EXERCISE: Scan the listing below for the word "constraint" and copy every line that has it.

┄┄┄┄┄┄┄┄┄┄┄┄┄┄┄┄┄┄┄┄

## config.mk

```make
export PLATFORM = sky130hd
export DESIGN_NAME = afw_flag_align
export DESIGN_NICKNAME = d
export VERILOG_FILES = /design/src/afw_pkg.sv /design/src/afw_result_store.sv /design/src/afw_flag_align.sv
export SDC_FILE = /design/constraint.sdc
export NUM_CORES = 1
export LEC_CHECK = 0
export BUFFER_PORTS_ARGS = -buffer_cell sky130_fd_sc_hd__buf_2
export CORE_ASPECT_RATIO = 1.1
export CORE_MARGIN = 2
export CORE_UTILIZATION = 60
export CTS_BUF_LIST = sky130_fd_sc_hd__clkbuf_2 sky130_fd_sc_hd__clkbuf_4 sky130_fd_sc_hd__clkbuf_8
export DETAILED_ROUTE_END_ITERATION = 16
export PLACE_DENSITY = 0.84
export SYNTH_ARGS = -nofsm -noshare
export SYNTH_HDL_FRONTEND = slang
export SYNTH_SLANG_ARGS = --single-unit
```

## constraint.sdc

```tcl
create_clock -name mclk -period 12.6 [get_ports mclk]
set_clock_uncertainty 0.2 [all_clocks]
set_input_delay 0.63 -clock mclk [delete_from_list [all_inputs] [get_ports mclk]]
set_output_delay 0.63 -clock mclk [all_outputs]
set_load 0.02 [all_outputs]
```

┄┄┄┄┄┄┄┄┄┄┄┄┄┄┄┄┄┄┄┄

EXPECTED OUTPUT:
export SDC_FILE = /design/constraint.sdc
## constraint.sdc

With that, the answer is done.